### To do
Among the records that follow, find the line with "met1,11.2,665" and the line with "export BUFFER_PORTS_ARGS = -buffer_cell". Set down those lines and all lines between them exactly, without adding anything.

### Data for analysis
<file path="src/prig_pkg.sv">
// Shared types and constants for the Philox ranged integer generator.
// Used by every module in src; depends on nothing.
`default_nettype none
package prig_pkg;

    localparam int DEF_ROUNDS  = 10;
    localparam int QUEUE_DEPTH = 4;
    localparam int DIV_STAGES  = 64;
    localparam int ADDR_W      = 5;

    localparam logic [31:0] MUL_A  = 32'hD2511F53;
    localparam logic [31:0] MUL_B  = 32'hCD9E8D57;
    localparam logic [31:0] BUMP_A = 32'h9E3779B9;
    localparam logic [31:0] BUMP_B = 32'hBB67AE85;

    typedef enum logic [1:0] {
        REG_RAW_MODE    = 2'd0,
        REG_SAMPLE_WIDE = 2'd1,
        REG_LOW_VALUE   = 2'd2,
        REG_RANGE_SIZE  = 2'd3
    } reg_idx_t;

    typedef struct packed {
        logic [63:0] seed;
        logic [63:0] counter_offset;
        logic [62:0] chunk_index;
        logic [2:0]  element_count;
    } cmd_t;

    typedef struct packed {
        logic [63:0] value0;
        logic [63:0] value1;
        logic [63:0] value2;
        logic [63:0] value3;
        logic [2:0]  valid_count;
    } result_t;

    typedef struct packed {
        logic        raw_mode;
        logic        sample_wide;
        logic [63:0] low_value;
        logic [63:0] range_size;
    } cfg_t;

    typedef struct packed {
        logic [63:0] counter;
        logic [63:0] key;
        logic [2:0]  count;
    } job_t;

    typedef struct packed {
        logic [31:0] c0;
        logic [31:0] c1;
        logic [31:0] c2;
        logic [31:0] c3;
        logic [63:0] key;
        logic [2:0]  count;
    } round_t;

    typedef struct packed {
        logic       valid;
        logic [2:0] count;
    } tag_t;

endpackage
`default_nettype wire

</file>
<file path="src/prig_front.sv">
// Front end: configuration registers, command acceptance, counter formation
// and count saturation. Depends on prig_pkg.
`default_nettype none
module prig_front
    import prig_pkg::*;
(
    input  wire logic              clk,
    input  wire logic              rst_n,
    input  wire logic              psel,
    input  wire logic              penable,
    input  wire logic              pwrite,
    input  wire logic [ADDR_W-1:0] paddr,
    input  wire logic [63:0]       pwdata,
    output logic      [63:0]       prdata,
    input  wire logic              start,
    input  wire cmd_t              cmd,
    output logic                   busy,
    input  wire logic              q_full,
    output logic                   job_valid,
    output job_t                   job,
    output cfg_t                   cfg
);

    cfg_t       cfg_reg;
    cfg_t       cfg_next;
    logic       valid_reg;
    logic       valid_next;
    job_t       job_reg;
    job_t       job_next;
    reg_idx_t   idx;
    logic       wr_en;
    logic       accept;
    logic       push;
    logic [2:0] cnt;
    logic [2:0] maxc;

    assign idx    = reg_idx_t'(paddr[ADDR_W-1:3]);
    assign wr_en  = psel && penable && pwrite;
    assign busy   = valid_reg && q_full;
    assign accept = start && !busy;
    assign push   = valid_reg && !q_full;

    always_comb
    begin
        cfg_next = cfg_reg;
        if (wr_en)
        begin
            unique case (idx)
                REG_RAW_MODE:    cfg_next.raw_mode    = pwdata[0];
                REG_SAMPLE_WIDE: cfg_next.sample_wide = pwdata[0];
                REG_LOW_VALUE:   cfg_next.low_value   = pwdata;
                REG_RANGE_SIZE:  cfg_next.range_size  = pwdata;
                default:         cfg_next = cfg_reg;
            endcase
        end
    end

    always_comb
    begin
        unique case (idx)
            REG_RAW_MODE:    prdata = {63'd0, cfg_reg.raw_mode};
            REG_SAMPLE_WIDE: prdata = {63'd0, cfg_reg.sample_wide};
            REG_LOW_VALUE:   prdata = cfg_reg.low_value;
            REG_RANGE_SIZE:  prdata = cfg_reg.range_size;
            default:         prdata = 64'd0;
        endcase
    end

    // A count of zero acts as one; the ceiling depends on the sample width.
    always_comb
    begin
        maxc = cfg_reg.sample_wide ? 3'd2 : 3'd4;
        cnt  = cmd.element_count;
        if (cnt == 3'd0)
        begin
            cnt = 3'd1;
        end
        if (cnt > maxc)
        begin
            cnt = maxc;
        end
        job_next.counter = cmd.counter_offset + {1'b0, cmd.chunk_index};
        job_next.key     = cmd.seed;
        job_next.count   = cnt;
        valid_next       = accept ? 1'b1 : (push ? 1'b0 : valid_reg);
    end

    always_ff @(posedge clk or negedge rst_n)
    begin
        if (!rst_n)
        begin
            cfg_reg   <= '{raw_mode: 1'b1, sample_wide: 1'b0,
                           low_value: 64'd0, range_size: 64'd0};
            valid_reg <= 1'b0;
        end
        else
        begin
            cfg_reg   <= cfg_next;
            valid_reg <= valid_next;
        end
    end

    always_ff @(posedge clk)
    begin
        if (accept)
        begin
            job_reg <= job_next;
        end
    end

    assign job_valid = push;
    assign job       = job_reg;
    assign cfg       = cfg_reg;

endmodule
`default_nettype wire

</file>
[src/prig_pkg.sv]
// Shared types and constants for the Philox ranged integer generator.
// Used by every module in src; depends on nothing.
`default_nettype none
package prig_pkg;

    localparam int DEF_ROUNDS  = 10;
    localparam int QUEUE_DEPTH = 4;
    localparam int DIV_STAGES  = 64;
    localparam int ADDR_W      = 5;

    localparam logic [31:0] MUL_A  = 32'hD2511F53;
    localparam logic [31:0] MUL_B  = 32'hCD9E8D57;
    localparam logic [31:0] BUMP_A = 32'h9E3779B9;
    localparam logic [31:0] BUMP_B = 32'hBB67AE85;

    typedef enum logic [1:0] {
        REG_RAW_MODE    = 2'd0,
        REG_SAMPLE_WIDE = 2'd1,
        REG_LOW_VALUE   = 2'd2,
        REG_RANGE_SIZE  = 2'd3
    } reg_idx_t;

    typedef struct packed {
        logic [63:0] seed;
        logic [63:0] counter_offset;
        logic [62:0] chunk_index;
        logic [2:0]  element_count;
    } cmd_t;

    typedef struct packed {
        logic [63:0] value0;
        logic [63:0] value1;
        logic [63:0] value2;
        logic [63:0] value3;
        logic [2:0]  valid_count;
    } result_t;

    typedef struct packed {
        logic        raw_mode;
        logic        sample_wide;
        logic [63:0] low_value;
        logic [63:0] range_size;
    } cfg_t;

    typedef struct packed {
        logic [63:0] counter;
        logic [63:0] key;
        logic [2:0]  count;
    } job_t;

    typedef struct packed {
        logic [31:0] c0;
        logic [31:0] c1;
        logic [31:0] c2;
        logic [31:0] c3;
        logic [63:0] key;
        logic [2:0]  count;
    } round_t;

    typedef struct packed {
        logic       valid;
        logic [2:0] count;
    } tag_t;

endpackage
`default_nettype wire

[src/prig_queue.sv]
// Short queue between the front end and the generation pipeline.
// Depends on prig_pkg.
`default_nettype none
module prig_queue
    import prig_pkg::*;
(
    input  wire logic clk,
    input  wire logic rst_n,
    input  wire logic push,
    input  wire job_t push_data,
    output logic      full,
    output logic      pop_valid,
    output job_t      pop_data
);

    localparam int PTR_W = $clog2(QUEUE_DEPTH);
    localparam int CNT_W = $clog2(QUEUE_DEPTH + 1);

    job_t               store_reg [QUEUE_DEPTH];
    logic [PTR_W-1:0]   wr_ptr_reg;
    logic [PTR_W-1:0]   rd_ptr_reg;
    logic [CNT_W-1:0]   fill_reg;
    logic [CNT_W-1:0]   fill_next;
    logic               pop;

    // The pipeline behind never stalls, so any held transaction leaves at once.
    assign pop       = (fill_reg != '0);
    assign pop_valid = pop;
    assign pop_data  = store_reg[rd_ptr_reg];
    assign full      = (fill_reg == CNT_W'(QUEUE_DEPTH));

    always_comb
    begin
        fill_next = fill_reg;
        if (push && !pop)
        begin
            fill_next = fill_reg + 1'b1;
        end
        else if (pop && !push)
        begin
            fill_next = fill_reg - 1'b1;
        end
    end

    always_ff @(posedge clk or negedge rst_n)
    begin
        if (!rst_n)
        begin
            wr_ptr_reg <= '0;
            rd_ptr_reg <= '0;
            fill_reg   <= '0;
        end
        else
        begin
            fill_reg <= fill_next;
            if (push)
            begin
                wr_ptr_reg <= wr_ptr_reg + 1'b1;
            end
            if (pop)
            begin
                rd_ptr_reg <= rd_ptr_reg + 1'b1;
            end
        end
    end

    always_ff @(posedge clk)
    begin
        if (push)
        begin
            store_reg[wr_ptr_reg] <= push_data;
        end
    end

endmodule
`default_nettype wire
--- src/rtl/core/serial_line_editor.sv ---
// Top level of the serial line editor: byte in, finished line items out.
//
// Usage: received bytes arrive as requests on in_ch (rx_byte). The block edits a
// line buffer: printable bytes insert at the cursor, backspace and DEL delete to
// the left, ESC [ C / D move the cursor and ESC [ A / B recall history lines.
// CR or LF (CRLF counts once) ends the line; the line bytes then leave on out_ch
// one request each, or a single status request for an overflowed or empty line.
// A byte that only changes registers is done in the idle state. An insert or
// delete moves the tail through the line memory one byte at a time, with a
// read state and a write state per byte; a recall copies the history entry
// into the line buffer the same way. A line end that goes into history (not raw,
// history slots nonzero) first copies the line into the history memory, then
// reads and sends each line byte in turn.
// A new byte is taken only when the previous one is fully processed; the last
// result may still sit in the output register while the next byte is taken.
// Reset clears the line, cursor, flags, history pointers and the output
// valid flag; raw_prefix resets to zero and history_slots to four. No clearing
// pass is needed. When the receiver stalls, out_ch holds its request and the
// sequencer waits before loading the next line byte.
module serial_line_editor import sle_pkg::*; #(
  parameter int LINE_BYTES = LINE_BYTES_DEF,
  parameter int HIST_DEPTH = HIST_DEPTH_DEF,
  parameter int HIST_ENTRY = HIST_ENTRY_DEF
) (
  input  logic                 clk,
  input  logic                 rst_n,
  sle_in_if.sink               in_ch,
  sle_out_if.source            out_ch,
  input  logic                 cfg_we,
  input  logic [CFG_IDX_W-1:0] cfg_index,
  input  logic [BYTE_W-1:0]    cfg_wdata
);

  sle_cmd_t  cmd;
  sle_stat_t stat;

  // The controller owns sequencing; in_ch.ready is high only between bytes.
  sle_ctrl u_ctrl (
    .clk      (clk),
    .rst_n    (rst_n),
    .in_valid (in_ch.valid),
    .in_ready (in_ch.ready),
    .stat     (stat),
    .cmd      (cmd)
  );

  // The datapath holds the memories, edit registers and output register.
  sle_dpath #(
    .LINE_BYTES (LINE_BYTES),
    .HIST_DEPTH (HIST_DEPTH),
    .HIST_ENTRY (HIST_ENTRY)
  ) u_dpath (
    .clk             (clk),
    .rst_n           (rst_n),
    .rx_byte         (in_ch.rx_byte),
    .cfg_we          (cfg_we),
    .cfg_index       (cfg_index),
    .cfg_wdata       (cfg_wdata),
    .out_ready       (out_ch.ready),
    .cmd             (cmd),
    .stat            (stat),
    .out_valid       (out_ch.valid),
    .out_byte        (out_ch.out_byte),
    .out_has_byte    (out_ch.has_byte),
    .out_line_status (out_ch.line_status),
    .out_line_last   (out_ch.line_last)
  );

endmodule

...

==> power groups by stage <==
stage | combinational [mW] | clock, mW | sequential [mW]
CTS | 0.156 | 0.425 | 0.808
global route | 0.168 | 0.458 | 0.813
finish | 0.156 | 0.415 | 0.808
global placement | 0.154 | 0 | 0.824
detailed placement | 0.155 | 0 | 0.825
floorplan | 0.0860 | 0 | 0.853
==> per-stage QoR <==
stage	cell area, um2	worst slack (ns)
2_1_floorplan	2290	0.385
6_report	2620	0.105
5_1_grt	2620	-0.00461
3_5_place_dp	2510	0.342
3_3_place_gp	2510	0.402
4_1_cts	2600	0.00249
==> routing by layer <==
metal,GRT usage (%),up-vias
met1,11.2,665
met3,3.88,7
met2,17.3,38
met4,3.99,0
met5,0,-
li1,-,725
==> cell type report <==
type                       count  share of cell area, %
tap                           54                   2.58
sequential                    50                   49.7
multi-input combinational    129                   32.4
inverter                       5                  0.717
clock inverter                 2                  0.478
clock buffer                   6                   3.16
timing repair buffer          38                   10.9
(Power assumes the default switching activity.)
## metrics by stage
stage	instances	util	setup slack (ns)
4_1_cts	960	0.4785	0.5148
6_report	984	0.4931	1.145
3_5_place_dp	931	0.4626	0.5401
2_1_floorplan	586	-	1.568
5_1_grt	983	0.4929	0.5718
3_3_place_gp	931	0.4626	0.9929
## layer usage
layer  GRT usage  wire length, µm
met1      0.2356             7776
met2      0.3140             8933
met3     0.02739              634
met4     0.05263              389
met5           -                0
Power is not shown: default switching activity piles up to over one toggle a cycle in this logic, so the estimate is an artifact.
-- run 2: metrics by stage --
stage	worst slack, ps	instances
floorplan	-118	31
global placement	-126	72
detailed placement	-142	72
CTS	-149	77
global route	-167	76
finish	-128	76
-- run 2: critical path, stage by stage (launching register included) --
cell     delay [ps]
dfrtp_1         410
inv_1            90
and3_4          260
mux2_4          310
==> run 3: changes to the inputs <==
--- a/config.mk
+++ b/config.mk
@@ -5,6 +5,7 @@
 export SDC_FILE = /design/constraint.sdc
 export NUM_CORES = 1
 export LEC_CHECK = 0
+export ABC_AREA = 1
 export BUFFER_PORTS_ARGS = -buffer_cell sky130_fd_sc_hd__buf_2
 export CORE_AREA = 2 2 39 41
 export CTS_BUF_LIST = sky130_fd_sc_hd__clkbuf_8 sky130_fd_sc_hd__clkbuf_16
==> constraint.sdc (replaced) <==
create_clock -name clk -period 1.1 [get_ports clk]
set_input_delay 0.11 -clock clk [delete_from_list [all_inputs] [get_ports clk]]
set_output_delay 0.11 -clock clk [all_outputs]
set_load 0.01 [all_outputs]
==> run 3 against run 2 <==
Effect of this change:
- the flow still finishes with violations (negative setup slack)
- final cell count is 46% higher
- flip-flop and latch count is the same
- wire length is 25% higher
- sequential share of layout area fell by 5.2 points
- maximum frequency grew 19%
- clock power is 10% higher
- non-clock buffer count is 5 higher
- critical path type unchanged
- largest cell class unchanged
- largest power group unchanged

### Output
met1,11.2,665
met3,3.88,7
met2,17.3,38
met4,3.99,0
met5,0,-
li1,-,725
==> cell type report <==
type                       count  share of cell area, %
tap                           54                   2.58
sequential                    50                   49.7
multi-input combinational    129                   32.4
inverter                       5                  0.717
clock inverter                 2                  0.478
clock buffer                   6                   3.16
timing repair buffer          38                   10.9
(Power assumes the default switching activity.)
## metrics by stage
stage	instances	util	setup slack (ns)
4_1_cts	960	0.4785	0.5148
6_report	984	0.4931	1.145
3_5_place_dp	931	0.4626	0.5401
2_1_floorplan	586	-	1.568
5_1_grt	983	0.4929	0.5718
3_3_place_gp	931	0.4626	0.9929
## layer usage
layer  GRT usage  wire length, µm
met1      0.2356             7776
met2      0.3140             8933
met3     0.02739              634
met4     0.05263              389
met5           -                0
Power is not shown: default switching activity piles up to over one toggle a cycle in this logic, so the estimate is an artifact.
-- run 2: metrics by stage --
stage	worst slack, ps	instances
floorplan	-118	31
global placement	-126	72
detailed placement	-142	72
CTS	-149	77
global route	-167	76
finish	-128	76
-- run 2: critical path, stage by stage (launching register included) --
cell     delay [ps]
dfrtp_1         410
inv_1            90
and3_4          260
mux2_4          310
==> run 3: changes to the inputs <==
--- a/config.mk
+++ b/config.mk
@@ -5,6 +5,7 @@
 export SDC_FILE = /design/constraint.sdc
 export NUM_CORES = 1
 export LEC_CHECK = 0
+export ABC_AREA = 1
 export BUFFER_PORTS_ARGS = -buffer_cell sky130_fd_sc_hd__buf_2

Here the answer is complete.